Harian Disway di China International Press Communication Center (CIPCC) (25): Tabola-bale di Mongolia Dalam…

Rabu 17-09-2025,15:39 WIB
Reporter : Doan Widhiandono
Editor : Noor Arief Prasetyo

Memang, kunjungan karyawan anak-anak perusahaan China Datang tidak hanya untuk pengenalan teknis pekerjaan. Mereka juga diajak untuk merasakan sekelumit kekayaan kultur Tiongkok.

HARI kedua tiba di Hohhot, Inner Mongolia, Selasa, 9 September 2025, peserta langsung diajak 

berkenalan dengan Inner Mongolia. Rekreasi. Tapi, tujuannya bukan sekadar hiburan. 

Kunjungan singkat ke Inner Mongolia Museum ketika itu memberi bekal pengetahuan tentang alam daerah tersebut. Satu sesi khusus membahas kekayaan bentang alam, dari gurun hingga pegunungan. Materinya pas, mengingat para peserta sedang belajar soal energi, sumber daya, dan pemanfaatannya.

BACA JUGA:Harian Disway di China International Press Communication Center (CIPCC) (1): Tantangan Jadi Pencerita yang Jujur

BACA JUGA:Dari Peluncuran Buku Kisah-Kisah Menyentuh Shanghai Cooperation Organization (1): Tantangan Jadi Pencerita yang Jujur

Budaya lokal juga tak dilupakan. Di Chifeng, peserta mengunjungi Qingxi Courtyard Campsite di Distrik Hongshan. Semacam tempat wisata agrikultur. Komplet dengan pepohonan apel dan plum yang buahnya siap petik. Siap dimakan di tempat.

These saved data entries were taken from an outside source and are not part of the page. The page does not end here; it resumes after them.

===== src/rtl/code_reconverter_if.sv =====
// Request/result bundle for code_reconverter.
// master drives the coded operand, slave returns the decode.
interface code_reconverter_if;
  logic [7:0] a_in;
  logic [3:0] op_in;
  logic       en_in;
  logic [7:0] y_out;
  logic       done_out;
  logic       busy_out;
  logic       err_out;

  modport master (
    output a_in, op_in, en_in,
    input  y_out, done_out, busy_out, err_out
  );

  modport slave (
    input  a_in, op_in, en_in,
    output y_out, done_out, busy_out, err_out
  );
endinterface


===== src/rtl/code_reconverter.sv =====
// Iterative Gray/XS-3/XS-5/BCD to binary decoder, one bit per clock.
// Define CODE_RECONV_CHECK_EN to enable operand range checking.
module code_reconverter #(
  parameter int GRAY_W = 4
) (
  input  logic clk_in,
  input  logic rst_n_in,
  code_reconverter_if.slave io
);

  typedef enum logic {
    S_IDLE,
    S_CALC
  } state_t;

  typedef enum logic [2:0] {
    K_INV,
    K_GRAY,
    K_XS3,
    K_XS5,
    K_BCD
  } kind_t;

  localparam logic [7:0] GMASK =
    8'(8'hFF << (8 - GRAY_W));
  localparam logic [2:0] GCNT = 3'(GRAY_W - 1);

  state_t      state_q;
  kind_t       kind_q;
  logic [2:0]  cnt_q;
  logic [15:0] sh_q;
  logic        pb_q;
  logic        errp_q;
  logic [7:0]  y_q;
  logic        done_q;
  logic        busy_q;
  logic        err_q;

  kind_t       kind_d;
  kind_t       kind_go;
  logic        op_ok;
  logic        rerr;
  logic [2:0]  cnt_go;
  logic [15:0] sh_go;

  logic [15:0] sh_d;
  logic        pb_d;
  logic [7:0]  res;
  logic        nb;
  logic [15:0] t;
  logic [3:0]  hi;
  logic [3:0]  lo;

  assign op_ok = (io.op_in != 4'd0) &&
    ((io.op_in & (io.op_in - 4'd1)) == 4'd0);

  always_comb begin
    kind_d = K_INV;
    if (op_ok) begin
      unique case (1'b1)
        io.op_in[0]: kind_d = K_GRAY;
        io.op_in[1]: kind_d = K_XS3;
        io.op_in[2]: kind_d = K_XS5;
        io.op_in[3]: kind_d = K_BCD;
        default:     kind_d = K_INV;
      endcase
    end
  end

`ifdef CODE_RECONV_CHECK_EN
  always_comb begin
    rerr = 1'b0;
    unique case (kind_d)
      K_INV: rerr = 1'b1;
      K_XS3: rerr = (io.a_in < 8'd3) ||
                    (io.a_in > 8'd18);
      K_XS5: rerr = (io.a_in < 8'd5) ||
                    (io.a_in > 8'd20);
      K_BCD: rerr = (io.a_in[7:4] > 4'd9) ||
                    (io.a_in[3:0] > 4'd9);
      default: rerr = 1'b0;
    endcase
  end
`else
  assign rerr = 1'b0;
`endif

  // A range error collapses to the invalid path: one cycle, y=0.
  always_comb begin
    kind_go = rerr ? K_INV : kind_d;
    cnt_go  = 3'd0;
    sh_go   = {io.a_in, 8'h00};
    unique case (kind_go)
      K_GRAY: begin
        cnt_go = GCNT;
        sh_go  = {io.a_in & GMASK, 8'h00};
      end
      K_BCD:   cnt_go = 3'd7;
      default: cnt_go = 3'd0;
    endcase
  end

  // Gray: code bits leave sh_q[15], binary bits enter sh_q[0].
  // BCD: shift right, then pull back any nibble that reached 8.
  assign nb = pb_q ^ sh_q[15];
  assign t  = sh_q >> 1;
  assign hi = (t[15:12] >= 4'd8) ?
              t[15:12] - 4'd3 : t[15:12];
  assign lo = (t[11:8] >= 4'd8) ?
              t[11:8] - 4'd3 : t[11:8];

  always_comb begin
    sh_d = sh_q;
    pb_d = pb_q;
    res  = 8'h00;
    unique case (kind_q)
      K_GRAY: begin
        sh_d = {sh_q[14:8], 1'b0,
                sh_q[6:0], nb};
        pb_d = nb;
        res  = sh_d[7:0];
      end
      K_XS3: res = sh_q[15:8] - 8'd3;
      K_XS5: res = sh_q[15:8] - 8'd5;
      K_BCD: begin
        sh_d = {hi, lo, t[7:0]};
        res  = sh_d[7:0];
      end
      default: res = 8'h00;
    endcase
  end

  always_ff @(posedge clk_in or negedge rst_n_in) begin
    if (!rst_n_in) begin
      state_q <= S_IDLE;
      kind_q  <= K_INV;
      cnt_q   <= 3'd0;
      sh_q    <= 16'h0000;
      pb_q    <= 1'b0;
      errp_q  <= 1'b0;
      y_q     <= 8'h00;
      done_q  <= 1'b0;
      busy_q  <= 1'b0;
      err_q   <= 1'b0;
    end else begin
      done_q <= 1'b0;
      unique case (state_q)
        S_IDLE: begin
          if (!io.en_in) begin
            state_q <= S_CALC;
            busy_q  <= 1'b1;
            err_q   <= 1'b0;
            kind_q  <= kind_go;
            cnt_q   <= cnt_go;
            sh_q    <= sh_go;
            pb_q    <= 1'b0;
            errp_q  <= rerr;
          end
        end
        S_CALC: begin
          sh_q <= sh_d;
          pb_q <= pb_d;
          if (cnt_q == 3'd0) begin
            state_q <= S_IDLE;
            busy_q  <= 1'b0;
            done_q  <= 1'b1;
            y_q     <= res;
            err_q   <= errp_q;
          end else begin
            cnt_q <= cnt_q - 3'd1;
          end
        end
        default: state_q <= S_IDLE;
      endcase
    end
  end

  assign io.y_out    = y_q;
  assign io.done_out = done_q;
  assign io.busy_out = busy_q;
  assign io.err_out  = err_q;

endmodule


===== src/flat_wrapper.sv =====
// flat-port wrapper written by rule: the top's interface ports become plain ports
module code_reconverter_flat 
#(
  parameter int GRAY_W = 4
)
  (clk_in, rst_n_in, io_a_in, io_op_in, io_en_in, io_y_out, io_done_out, io_busy_out, io_err_out);
  code_reconverter_if io_i ();
  input  logic clk_in;
  input  logic rst_n_in;
  input wire logic [$bits(io_i.a_in)-1:0] io_a_in;
  input wire logic [$bits(io_i.op_in)-1:0] io_op_in;
  input wire logic [$bits(io_i.en_in)-1:0] io_en_in;
  output wire logic [$bits(io_i.y_out)-1:0] io_y_out;
  output wire logic [$bits(io_i.done_out)-1:0] io_done_out;
  output wire logic [$bits(io_i.busy_out)-1:0] io_busy_out;
  output wire logic [$bits(io_i.err_out)-1:0] io_err_out;
  assign io_i.a_in = io_a_in;
  assign io_i.op_in = io_op_in;
  assign io_i.en_in = io_en_in;
  assign io_y_out = io_i.y_out;
  assign io_done_out = io_i.done_out;
  assign io_busy_out = io_i.busy_out;
  assign io_err_out = io_i.err_out;
  code_reconverter #(.GRAY_W(GRAY_W)) u_core (.clk_in(clk_in), .rst_n_in(rst_n_in), .io(io_i));
endmodule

Di sana, hidangan khas Mongolia Dalam disajikan. Lengkap dengan daging domba yang hangat.

Malam itu semakin semarak karena hadir seorang penyanyi perempuan berseragam merah khas suku Mongolia. Kostum itu dikenal dengan sebutan deel, pakaian tradisional Mongolia.

Dia membawakan dua lagu. Pertama, A Night in Ulaanbaatar. Syahdu dengan sentuhan rock. Lalu lagu Chinggis Khan yang dulu dipopulerkan band asal Jerman, Dschinghis Khan, tetapi malam itu dinyanyikan dalam bahasa Mongolia. Lagu dengan nuansa disko tersebut membuat malam yang dingin terasa hangat.

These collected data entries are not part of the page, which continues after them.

===== config.mk =====
export PLATFORM = sky130hd
export DESIGN_NAME = vic20_bus_sched
export DESIGN_NICKNAME = d
export VERILOG_FILES = /design/src/rtl/vic20_bus_sched.sv
export SDC_FILE = /design/constraint.sdc
export NUM_CORES = 1
export LEC_CHECK = 0
export CAP_MARGIN = 20
export CORE_ASPECT_RATIO = 0.9
export CORE_MARGIN = 3
export CORE_UTILIZATION = 26
export CTS_BUF_LIST = sky130_fd_sc_hd__clkbuf_8
export DETAILED_ROUTE_END_ITERATION = 6
export PLACE_DENSITY = 0.79
export RECOVER_POWER = 50
export SLEW_MARGIN = 20
export SYNTH_ARGS = -nofsm -noshare
export SYNTH_HDL_FRONTEND = slang
export SYNTH_SLANG_ARGS = --single-unit

===== constraint.sdc =====
create_clock -name clk25 -period 1.8 [get_ports clk25]
set_clock_uncertainty 0.15 [all_clocks]
set_input_delay 0.36 -clock clk25 [delete_from_list [all_inputs] [get_ports clk25]]
set_output_delay 0.36 -clock clk25 [all_outputs]
set_load 0.03 [all_outputs]

===== src/rtl/vic20_bus_sched.sv =====
// vic20_bus_sched
// Divides the 25 MHz clock into a repeating 25-cycle (1 us) frame and shares
// the single RAM port between the CPU and the video fetcher.
//
// Ports:
//   clk25, reset                   clock and synchronous active-high reset
//   turbo[1:0]                     CPU rate select (00 1 MHz, 01 2 MHz, 1x 4 MHz)
//   cpu_addr/cpu_dout/cpu_rnw      registered CPU bus
//   cpu_clken, cpu_din             CPU advance strobe and read data
//   via1_clken, via4_clken         VIA phase-2 and 4x enables
//   via1_cs, via2_cs, via*_dout    VIA selects and read data
//   vid_req/vid_addr/vid_ack       video fetch request handshake
//   vid_valid, vid_data            fetched byte, one cycle after ack
//   ram_addr/ram_we/ram_din/ram_dout  dpram port (registered read)
module vic20_bus_sched #(
  parameter int FRAME_LEN = 25,
  parameter int VID_FIRST = 16,
  parameter int VID_LAST  = 23
) (
  input  logic        clk25,
  input  logic        reset,
  input  logic [1:0]  turbo,
  input  logic [15:0] cpu_addr,
  input  logic [7:0]  cpu_dout,
  input  logic        cpu_rnw,
  output logic        cpu_clken,
  output logic [7:0]  cpu_din,
  output logic        via1_clken,
  output logic        via4_clken,
  output logic        via1_cs,
  output logic        via2_cs,
  input  logic [7:0]  via1_dout,
  input  logic [7:0]  via2_dout,
  input  logic        vid_req,
  input  logic [13:0] vid_addr,
  output logic        vid_ack,
  output logic        vid_valid,
  output logic [7:0]  vid_data,
  output logic [15:0] ram_addr,
  output logic        ram_we,
  output logic [7:0]  ram_din,
  input  logic [7:0]  ram_dout
);

  localparam logic [4:0] LAST_PHASE = 5'(FRAME_LEN - 1);

  logic [4:0] phase_q, phase_d;
  logic [1:0] tmode_q, tmode_d;
  logic       vid_valid_q, vid_valid_d;

  logic        rate_2m, rate_4m;
  logic        in_video, slot_hit, pre_slot, via4_hit, ack;
  logic [15:0] vid_ram_addr;

  always_comb begin
    rate_4m  = tmode_q[1];
    rate_2m  = (tmode_q == 2'b01);
    in_video = (phase_q >= 5'(VID_FIRST)) && (phase_q <= 5'(VID_LAST));

    slot_hit = (phase_q == 5'd0)
            || ((rate_2m || rate_4m) && (phase_q == 5'd8))
            || (rate_4m && ((phase_q == 5'd4) || (phase_q == 5'd12)));

    // The write strobe lands in the last cycle before each CPU slot, so the
    // registered address/data have been stable for the whole CPU cycle.
    pre_slot = (phase_q == LAST_PHASE)
            || ((rate_2m || rate_4m) && (phase_q == 5'd7))
            || (rate_4m && ((phase_q == 5'd3) || (phase_q == 5'd11)));

    via4_hit = (phase_q < 5'd16)
            && (rate_4m
                || (rate_2m && !phase_q[0])
                || (!rate_2m && !rate_4m && (phase_q[1:0] == 2'b00)));

    ack = !reset && in_video && vid_req;

    // bit 13 clear selects the $8000 half of the 64K space
    vid_ram_addr = vid_addr[13] ? {3'b000, vid_addr[12:0]}
                                : {3'b100, vid_addr[12:0]};

    phase_d     = (phase_q == LAST_PHASE) ? 5'd0 : phase_q + 5'd1;
    // rate changes only at the frame boundary so a frame never gains or
    // loses a slot
    tmode_d     = (phase_q == LAST_PHASE) ? turbo : tmode_q;
    vid_valid_d = ack;
  end

  always_ff @(posedge clk25) begin
    if (reset) begin
      phase_q     <= 5'd0;
      tmode_q     <= 2'b00;
      vid_valid_q <= 1'b0;
    end else begin
      phase_q     <= phase_d;
      tmode_q     <= tmode_d;
      vid_valid_q <= vid_valid_d;
    end
  end

  assign cpu_clken  = !reset && slot_hit;
  assign via1_clken = cpu_clken;
  assign via4_clken = !reset && via4_hit;

  assign vid_ack  = ack;
  assign ram_addr = ack ? vid_ram_addr : cpu_addr;
  assign ram_we   = !reset && !in_video && pre_slot && !cpu_rnw;
  assign ram_din  = cpu_dout;

  // Gated by reset so a fetch in flight is dropped in the reset cycle itself.
  assign vid_valid = vid_valid_q && !reset;
  assign vid_data  = vid_valid ? ram_dout : 8'h00;

  assign via1_cs = (cpu_addr[15:4] == 12'h911);
  assign via2_cs = (cpu_addr[15:4] == 12'h912);
  assign cpu_din = via1_cs ? via1_dout : (via2_cs ? via2_dout : ram_dout);

endmodule


# After elaboration in Yosys (flattened, before gate mapping)
# Cells that the tools add are included.
op_classes:
  eq_ne: 10
  mux: 5
  order_cmp: 3
  reduce_logical: 35
  n_addsub: 1
ops:
  columns: ["op", "n"]
  rows:
  - ["$mux W16", 2]
  - ["$eq A12 B12 Y1 const B", 2]
  - ["$mux W8", 3]
  - ["$logic_and A1 B1 Y1", 17]
  - ["$eq A5 B4 Y1 const B", 3]
  - ["$eq A5 B3 Y1 const B", 2]
  - ["$logic_or A1 B1 Y1", 9]
  - ["$logic_not A1 Y1", 6]
  - ["$add A5 B1 Y5 const B", 1]
  - ["$eq A5 B2 Y1 const B", 1]
  - ["$eq A5 B5 Y1 const B", 1]
  - ["$ge A5 B5 Y1 const B", 1]
  - ["$le A5 B5 Y1 const B", 1]
  - ["$logic_not A5 Y1", 1]
  - ["$lt A5 B5 Y1 const B", 1]
  - ["$eq A2 B1 Y1 const B", 1]
  - ["$logic_not A2 Y1", 1]
  - ["$reduce_or A2 Y1", 1]
word_totals:
  elab_cells: 57
  regBits: 8
  inputBits: 68
  out_inout_bits: 48

# Longest topological paths before layout
depth:
  depth_word: 7
  depth_mapped: 6
  mapped_depth_nobuf: 6

# Worst setup path before layout
# OpenSTA, ideal clock, no wires.
synth_path:
  path_kind: "input to output"
  start: "in reset"
  end: "out via1_clken"
  stages: 3
  arrival_time_ps: 2004
  n_path_buf: 2
  slack_ps: -714
  cell_sequence: "clkbuf_1 > nor4b_1 > buf_4"
synth_via:
  elab_chain_len: 2
synth_rtl:
  columns: ["item", "line", "text"]
  rows:
  - ["from (decl)", "21", "input logic reset,"]
  - ["$logic_not A1 Y1", "100", "assign cpu_clken = !reset && slot_hit;"]
  - ["$logic_and A1 B1 Y1", "100", null]
  - ["to (decl)", "28", "output logic via1_clken,"]
# No other way between the ends.

# Worst setup path after layout
layout_path:
  start: "reg phase_q[0]"
  end: "out ram_addr[9]"
layout_via:
  elab_chain_len: 5
  word_cells_on_any_way: 6
  classes_between: "2 x order compare; 1 x mux; 3 x reduce/logical"
layout_rtl:
  columns: ["item", "line", "text"]
  rows:
  - ["from (decl)", "47", "logic [4:0] phase_q, phase_d;"]
  - ["from (signal assigned)", "94", "phase_q <= phase_d;"]
  - ["$ge A5 B5 Y1 or $le A5 B5 Y1 (tied branches)", "58", "in_video = (phase_q >= 5'(VID_FIRST)) && (phase_q <= 5'(VID_LAST));"]
  - ["$logic_and A1 B1 Y1 *", "58", null]
  - ["$logic_and A1 B1 Y1 * (2 in series)", "75", "ack = !reset && in_video && vid_req;"]
  - ["$mux W16 *", "105", "assign ram_addr = ack ? vid_ram_addr : cpu_addr;"]
  - ["to (decl)", "39", "output logic [15:0] ram_addr,"]
# Mark *: on every way between the ends. The rest lies on a longest branch, timed or not.

==> results.toml <==
[power]
vdd_drop_max_uv = 205
leakage_nw = 1.29
p_sw_share_pct = 34.4
total_power_uw = 962
p_comb_share_pct = 57.5
p_int_uw = 631
power_frac_clock_pct = 22.4
p_sw_uw = 331
power_density_nw_per_um2 = 320
seq_power_share_pct = 20.1

[place]
place_hpwl_mm = 3.33
dp_slack_ns = -0.874
port_buffers = 99
place_area_sq_um = 2450
gp_congestion = 0.772

[detailed_routing]
drt_iter0_markers = 56
vias_per_cell = 5.05
dr.pass1.iters = 4
wl_per_cell_um = 16.9
antenna_left = 0
drc = 0
dr_total_vias = 1566
routed_wl_mm = 5.25

[yosys]
yosys.area.top_type = "dfxtp_1"
yosysMostFrequentCell = "nand3_1"
ys_types = 34
synthCells = 138
syn-num-nets = 208
yosysTopAreaCellShare_pct = 15.1
syn_avg_cell_area_sq_um = 7.67
synth.area.mux_share_pct = 17.1
synth_xor_area_share_pct = 2.48
synth_top_family_by_area = "simple AND/OR/NAND/NOR gates"
syn-cell-area_sq_um = 1060
synthTopCellsByArea = "dfxtp_1, mux2_2, nand3_1"
yosysWarnings = 0
yosys_most_used_dff = "dfxtp_1"
ys_ff_latch = 8
async_reset_ff_share_pct = 0
synth-compound-area-share_pct = 15.5
synth_common_cells = "nand3_1, and2_1, buf_4, nor2_1, nand2_1"
synth_fa_ha_area_share_pct = 2.36
synth-edff-count = 0
yosysSeqAreaShare_pct = 15.1
yosys.area_share.simple_pct = 34.3

[cts]
htreeDepth = 1
path_clk_slew_ns = 0.04
cts_tree = "built"
insertion_delay_ns = 0.23
cts_buffers = 3
cts_num_sinks = 8
hold_buffers = 0
cts_root_buffer = "clkbuf_8"
clock_path_buffers = 2

[cells_and_area]
final_nets = 336
diodes = 0
postLayoutCellArea_sq_um = 3000
drive_above_1_share_pct = 60.2
area_delta_synth_final_pct = 184

[worst_hold_path]
min_path_type = "in2reg"
min_path_cells = 3

[floorplan]
ios = 116
num_rows = 21
start_util_pct = 27.8
core_area_sq_um = 3810
dieArea_sq_um = 4870
die_x_um = 73.3
die_height_um = 66.5

[sta]
fin_ws_ns = -0.398
fin_crit_sh_pct = 122
final-hold-violation-count = 0
slew_headroom_pct = 77.7
maxSlewViolCount = 0
tns_ns = -9.77
tightest_slew_ns = 0.333
setup_violations = 31
clock.fmax_mhz = 455
layout_min_cycle_time_ns = 2.20
hold_ws_ns = 0.376
rsz0062_at_grt = "yes"

[critical_path]
worstPathRequired_ns = 1.29
worstSetupStartpointType = "register"
endpoint_kind = "primary output"
worstSetupPathType = "reg2out"
crit_fanout = 5
r2r_cells = 9
worstPathArrival_ns = 1.69

[grt]
grt_pass1_wl_mm = 8.10
antenna_found_initial = 0
grt_pass1_vias = 1668
grt_max_degree = 10
grt.overflow.total = 0
track_usage_pct = 21.6

[run_status]
status = "complete, but fails checks"
failed_checks = "negative setup slack"

[job]
drv_cap = 0
[power groups by stage]
stage	registers [mW]	clock network, mW	logic [mW]
final	0.193	0.215	0.553
after global routing	0.194	0.234	0.581
after detailed placement	0.197	0	0.461
after floorplan	0.198	0	0.248
after global placement	0.196	0	0.455
after CTS	0.193	0.222	0.536
[placed cells by master, fill, tap and decap left out, drive strengths merged, types with 3 or more instances in the layout]
cell           Yosys  routed
and2              13      13
nor2b              3       4
buf               13      87
clkdlybuf4s50      0      44
nand3             18      18
a31oi              8       8
mux2              13      13
inv                6       6
o21a               8       8
dfxtp              8       8
dlygate4sd2        0       5
nand2             10      10
nor2              12      12
a21oi              3       3
clkbuf             4       4
[per-layer routing]
layer | wire length [um] | GRT usage (%) | part of all wire [%]
met1 | 1920 | 24.7 | 37
met2 | 2650 | 38.2 | 50
met3 | 551 | 6.33 | 11
met4 | 123 | 6.91 | 2.3
met5 | 0 | 0 | 0
[cell families after synthesis]
group                      after synthesis
xor gates and xnor gates                 3
buffers and inverters                   23
AOI/OAI and AO/OA                       22
muxes                                   15
adders and majority gates                2
DFF                                      8
and+or+nand+nor                         65
[critical path, stage by stage, from the launching register on]
cell       delay (ns)
dfxtp_4          0.36
ha_4             0.17
o2111ai_4        0.23
buf_12           0.16
buf_8            0.11
mux2_4           0.30
buf_6            0.14
[registers in the layout, indices dropped and copies added (netlist names)]
register,count
tmode_q,2
phase_q,5
vid_valid_q,1
[repair_timing]
item                       in CTS  in global routing
setup buffers                   8                  7
pin swaps                      19                 10
cloned                          4                  0
setup endpoints to repair      40                 39
gates resized for setup       183                 11
[metrics by stage]
stage	util, %	cells
global route	78.8	310
finish	78.8	310
floorplan	-	138
global placement	64.4	291
detailed placement	64.4	291
CTS	77.8	306
[path summary, 6_finish.rpt]
kind / start / end / slack (ns)
setup / recovery: phase_q[0] / ram_addr[9] / -0.40
hold / removal: reset / tmode_q[1] / 0.38
setup reg to reg: phase_q[0] / tmode_q[1] / 0.03
hold reg to reg: tmode_q[0] / tmode_q[0] / 0.42
[cell type report]
class / count / area (sq um)
Multi-Input combinational cell: 108 / 1290
Timing Repair Buffer: 139 / 1420
Inverter: 6 / 27.5
Clock buffer: 3 / 41.3
Sequential cell: 8 / 169
Tap cell: 46 / 57.6
Fill cell: 256 / 807
No activity file was read; power rests on OpenSTA's default activity.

SIGIT SULISTYONO mencoba peranti pengukur daya listrik yang dihasilkan oleh panel surya di pusat pelatihan China Datang.-Doan Widhiandono-

Suasana semakin akrab ketika peserta diajak bernyanyi dan menari mengelilingi api unggun. Delegasi Indonesia bahkan ikut berjoget saat alunan lagu Tabola-bale menggema. Tawa dan sorak bercampur. Melengkapi perjalanan panjang yang tidak hanya teknis tetapi juga kultural.

Sebelum pulang, para peserta menutup pelatihan dengan sesi di pusat pelatihan China Datang. Sabtu dan Minggu dipakai untuk mengulang dan memperdalam materi. Setelah sepekan penuh jadwal padat, program resmi selesai.

Senin dan Selasa, 15–16 September 2025, mereka diajak berwisata ke dua ikon Tiongkok: Tembok Besar dan Kota Terlarang.

Namun, yang lebih penting dari semua perjalanan itu adalah pelajaran yang dibawa pulang. Para peserta bukan hanya mempelajari teknologi—dari gasifikasi batu bara, panel surya, hingga turbin angin. Mereka juga menyerap etos kerja Tiongkok. Disiplin, keselamatan kerja, dan budaya inovasi menjadi bekal yang dibawa pulang ke tanah air.